Trinity66 · 09/02/2018 17:16

They all have dramas sometimes. DD can be dramatic. However so can ds1. I think we use different language when boys exhibit essentially the same behaviour. Also some families socialise their kids into these roles - the whole admiring despair over a "hormonal" "drama queen" 7 year old girl and corresponding labelling of a boy with a similar character as angry ... Encouraging boys either to bottle emotions and go quiet (unhealthy) or tacitly approving of a physical outlet and channelling the same emotions that his sister expresses as"drama" as anger - also unhealthy.

Spot on

grannytomine · 09/02/2018 17:24

My DD was easy as pie at 7 though. Mine was too, in fact she was the easiest of the 4 until the bullying and that changed everything.

Shimmershimmerandshine · 09/02/2018 18:58

grannytomineyou sound pretty dramatic yourself tbh

Well aren't you one of MN's prize charmers scabbersley? Hmm

corythatwas · 09/02/2018 19:14

My db was very dramatic, I was mainly interested in my books. 40 years later we're still the same. He has been with the same woman for over 10 years and still regularly feels the need to confide how things are between them (not very dramatic to the eye of an outsider). I'm also in a steady relationship but don't seem to find anything to confide about other than "corydh is fine, he sends his love, now can I talk about my work?" Personalities, not gender.

Like Evelyn, I have observed a fair bit of little boy behaviour which would almost certainly have been labelled "queen bee" if perpetrated by a girl. Ds' confidence was knocked for a long time by bullying in primary and tbh he can be quite bitchy about other people himself. Also fusses more about his looks and generally more worried about how he will be perceived. Which is exactly what my db was like.

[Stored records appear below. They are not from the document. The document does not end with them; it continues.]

<file path="src/rtl/syn_ram_pkg.sv">
// Shared types and helpers for the syn_ram_dp dual-port RAM.
package syn_ram_pkg;

  typedef enum logic {
    CLEAR = 1'b0,
    IDLE  = 1'b1
  } state_e;

  localparam int DEF_DATA_W = 8;
  localparam int DEF_DEPTH  = 32;

  function automatic logic addr_ok(input int unsigned addr, input int unsigned depth);
    return addr < depth;
  endfunction

endpackage

</file>
<file path="src/rtl/syn_ram_clr_fsm.sv">
// Clear sequencer for syn_ram_dp: walks a pointer over every word after reset or a clr request.
module syn_ram_clr_fsm
  import syn_ram_pkg::*;
#(
  parameter int DEPTH  = DEF_DEPTH,
  parameter int ADDR_W = $clog2(DEPTH)
) (
  input  logic              clk,
  input  logic              rst,
  input  logic              clr,
  output logic              busy,
  output logic              clr_we,
  output logic [ADDR_W-1:0] clr_addr
);

  localparam logic [ADDR_W-1:0] LAST = ADDR_W'(DEPTH - 1);

  state_e            state_q;
  logic [ADDR_W-1:0] ptr_q;
  logic              busy_q;

  // Pointer saturates at LAST; only entry into CLEAR rewinds it.
  always_ff @(posedge clk) begin
    if (rst) begin
      state_q <= CLEAR;
      ptr_q   <= '0;
      busy_q  <= 1'b1;
    end else begin
      case (state_q)
        CLEAR: begin
          if (ptr_q == LAST) begin
            state_q <= IDLE;
            busy_q  <= 1'b0;
          end else begin
            ptr_q <= ptr_q + 1'b1;
          end
        end
        IDLE: begin
          if (clr) begin
            state_q <= CLEAR;
            ptr_q   <= '0;
            busy_q  <= 1'b1;
          end
        end
      endcase
    end
  end

  assign busy     = busy_q;
  assign clr_we   = (state_q == CLEAR) && !rst;
  assign clr_addr = ptr_q;

endmodule

</file>
<file path="src/rtl/syn_ram_dp.sv">
// Simple dual-port synchronous RAM with self-clear, write-first bypass and range protection.
// Optional output register stage: define SYN_RAM_OUT_REG_EN.
module syn_ram_dp
  import syn_ram_pkg::*;
#(
  parameter  int DATA_W = DEF_DATA_W,
  parameter  int DEPTH  = DEF_DEPTH,
  localparam int ADDR_W = $clog2(DEPTH)
) (
  input  logic              clk,
  input  logic              rst,
  input  logic              clr,
  input  logic              w_en,
  input  logic [ADDR_W-1:0] w_addr,
  input  logic [DATA_W-1:0] din,
  input  logic              r_en,
  input  logic [ADDR_W-1:0] r_addr,
  output logic [DATA_W-1:0] dout,
  output logic              r_valid,
  output logic              busy
);

  logic              clr_we;
  logic [ADDR_W-1:0] clr_addr;

  syn_ram_clr_fsm #(.DEPTH(DEPTH), .ADDR_W(ADDR_W)) u_clr_fsm (
    .clk      (clk),
    .rst      (rst),
    .clr      (clr),
    .busy     (busy),
    .clr_we   (clr_we),
    .clr_addr (clr_addr)
  );

  logic [DATA_W-1:0] mem [DEPTH];

  logic accept, wr_hit, rd_go;
  // clr wins over any access presented in the same cycle.
  assign accept = !busy && !rst && !clr;
  assign wr_hit = accept && w_en && addr_ok(32'(w_addr), DEPTH);
  assign rd_go  = accept && r_en;

  always_ff @(posedge clk) begin
    if (clr_we)
      mem[clr_addr] <= '0;
    else if (wr_hit)
      mem[w_addr] <= din;
  end

  logic [DATA_W-1:0] dout_d, dout_q;
  logic              r_valid_d, r_valid_q;

  always_comb begin
    dout_d    = dout_q;
    r_valid_d = 1'b0;
    if (rd_go) begin
      r_valid_d = 1'b1;
      if (!addr_ok(32'(r_addr), DEPTH))
        dout_d = '0;
      else if (wr_hit && (w_addr == r_addr))
        dout_d = din;
      else
        dout_d = mem[r_addr];
    end
  end

  always_ff @(posedge clk) begin
    if (rst) begin
      dout_q    <= '0;
      r_valid_q <= 1'b0;
    end else begin
      dout_q    <= dout_d;
      r_valid_q <= r_valid_d;
    end
  end

`ifdef SYN_RAM_OUT_REG_EN
  logic [DATA_W-1:0] dout_p_q;
  logic              r_valid_p_q;

  always_ff @(posedge clk) begin
    if (rst) begin
      dout_p_q    <= '0;
      r_valid_p_q <= 1'b0;
    end else begin
      dout_p_q    <= dout_q;
      r_valid_p_q <= r_valid_q;
    end
  end

  assign dout    = dout_p_q;
  assign r_valid = r_valid_p_q;
`else
  assign dout    = dout_q;
  assign r_valid = r_valid_q;
`endif

endmodule

</file>
<file path="config.mk">
export PLATFORM = sky130hd
export DESIGN_NAME = syn_ram_dp
export DESIGN_NICKNAME = d
export VERILOG_FILES = /design/src/rtl/syn_ram_pkg.sv /design/src/rtl/syn_ram_clr_fsm.sv /design/src/rtl/syn_ram_dp.sv
export SDC_FILE = /design/constraint.sdc
export NUM_CORES = 1
export LEC_CHECK = 0
export ABC_AREA = 1
export CAP_MARGIN = 20
export CELL_PAD_IN_SITES_DETAIL_PLACEMENT = 0
export CELL_PAD_IN_SITES_GLOBAL_PLACEMENT = 1
export CORE_ASPECT_RATIO = 1.1
export CORE_MARGIN = 3
export CORE_UTILIZATION = 51
export DETAILED_ROUTE_END_ITERATION = 16
export PLACE_DENSITY_LB_ADDON = 0.2
export SYNTH_ARGS = -nofsm -noshare
export SYNTH_HDL_FRONTEND = slang
export SYNTH_SLANG_ARGS = --single-unit
</file>
<file path="constraint.sdc">
create_clock -name clk -period 5.2 [get_ports clk]
set_clock_uncertainty 0.1 [all_clocks]
set_input_delay 1.04 -clock clk [delete_from_list [all_inputs] [get_ports clk]]
set_output_delay 1.04 -clock clk [all_outputs]
set_load 0.1 [all_outputs]
</file>
### Word-level counts from Yosys, hierarchy flattened

Memories as Yosys holds them, arrays and structs flattened.
Cells that the tools add are included.

* multiplexer cells: 19
* eq/ne operators: 5
* bitwise gates (word level): 1
* reduce and logical (&&, ||, !) cells: 12
* add/subtract/negate cells: 1

Operators by type and width (number)
* 8-bit 2-to-1 mux: 2
* 5-bit 2-to-1 mux: 3
* 1-bit 2-to-1 mux: 11
* 5-bit case mux with 2 select lines: 1
* 8-bit OR reduction: 1
* 1-bit logical AND: 6
* 5-bit by 1-bit adder with 5-bit output, second input constant: 1
* 5-bit equality test: 1
* 5-bit equality test, second input constant: 1
* 2-bit != test, second input constant: 2
* 1-bit case mux with 2 select lines: 2
* 2-bit AND reduction: 2
* 1-bit logical NOT: 3
* 2-bit by 1-bit != test with 1-bit output, second input constant: 1
* 1-bit inverter: 1

* memories: 1
* register bits: 16
* logic and storage cells: 44
* bits in writable memories: 256
* input port bits: 23
* output and inout bits: 10

Memories
* mem: words 32, width 8, rd ports 1, clocked after memory_dff 0, write ports 1, RTL line syn_ram_dp.sv:35 `logic [DATA_W-1:0] mem [DEPTH];`

### Longest topological paths before layout

* depth after elaboration: 9
* gate-level depth with buffers: 12

### Hierarchy

A second synthesis with hierarchy kept.

* cells, all modules: 1138
* area total of the unflattened synthesis: 11707.5 um2

By module, submodules not included
* syn_ram_dp: area each 11377.2 um2, instances 1, cells each 1094, sequential area each 7867.5 um2
* syn_ram_clr_fsm: area each 330.3 um2, instances 1, cells each 44, sequential area each 140.1 um2

### Least setup slack after synthesis

OpenSTA, ideal clock, no wires.

* kind: input to register
* start point: in clr
* end point: mem mem[0][0] (netlist name) (enable)
* cell stages on the path: 8
* setup time: 0.370 ns
* path buffers: 0
* slack: 2.310 ns
* data arrival time: 2.419 ns
* cell sequence: inv_1 nand4_4 nor2_4 inv_2 or2_1 o21ai_2 nand3_2 nor2_1

* cells in the longest elaborated chain, start to end: 8
* elaborated cells between the ends (all ways): 9
* those cells by class: 5 x mux; 4 x reduce/logical

RTL lines
* from (decl): RTL line syn_ram_dp.sv:12 `input logic clr,`
* 1-bit logical NOT *: RTL line syn_ram_dp.sv:39 `assign accept = !busy && !rst && !clr;`
* 1-bit logical AND *: RTL line syn_ram_dp.sv:39
* 1-bit logical AND *: RTL line syn_ram_dp.sv:40 `assign wr_hit = accept && w_en && addr_ok(32'(w_addr), DEPTH);`
* 1-bit 2-to-1 mux *: RTL line syn_ram_dp.sv:46 `else if (wr_hit)`
* 1-bit 2-to-1 mux *: RTL line syn_ram_dp.sv:44 `if (clr_we)`
* 1-bit 2-to-1 mux (not written as such) *: RTL line syn_ram_dp.sv:47 `mem[w_addr] <= din;`
* 8-bit OR reduction (no source line)
* 5-bit 2-to-1 mux (no source line) / 1-bit 2-to-1 mux (equally long branches)
* to (decl): RTL line syn_ram_dp.sv:35

Every way passes the cells marked *; elsewhere a longest branch is shown, timed or not.

### Worst setup path after layout

* start point: in rst
* end point: mem mem[28][1] (netlist name) (enable)

* cells in the longest elaborated chain, start to end: 9
* elaborated cells between the ends (all ways): 13
* those cells by class: 7 x mux; 6 x reduce/logical

RTL lines
* from (decl): RTL line syn_ram_dp.sv:11 `input logic rst,`
* 1-bit logical NOT *: RTL line syn_ram_clr_fsm.sv:50, syn_ram_dp.sv:39
* 1-bit logical AND (2 in series): RTL line syn_ram_dp.sv:39
* 1-bit logical AND: RTL line syn_ram_dp.sv:40
* 1-bit 2-to-1 mux: RTL line syn_ram_dp.sv:46
* 1-bit 2-to-1 mux: RTL line syn_ram_dp.sv:44
* 1-bit 2-to-1 mux (not written as such): RTL line syn_ram_dp.sv:47
* 8-bit OR reduction (no source line)
* 5-bit 2-to-1 mux (no source line) / 1-bit 2-to-1 mux (equally long branches)

Marked as above.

Dd is more likely to take a detached view and go with "yes, I feel stressed about this, but I know it's probably not big deal". Possibly the experience of being disabled and having MH problems (genetic) have made her grow up with a certain attitude of "stuff this, I'm getting on with my life".

grannytomine · 10/02/2018 14:49

Shimmershimmerandshine, thanks. I think some people have no idea of the damage that bullies do. Ignorance is bliss and all that.

cardibach · 10/02/2018 14:57

I’m a teacher. I work 8n girls’ boarding in a mixed boarding school. Girls have no more drama than boys. Some girls are dramatic, some boys are dramatic. That’ll be because they are people, not living gender stereotypes.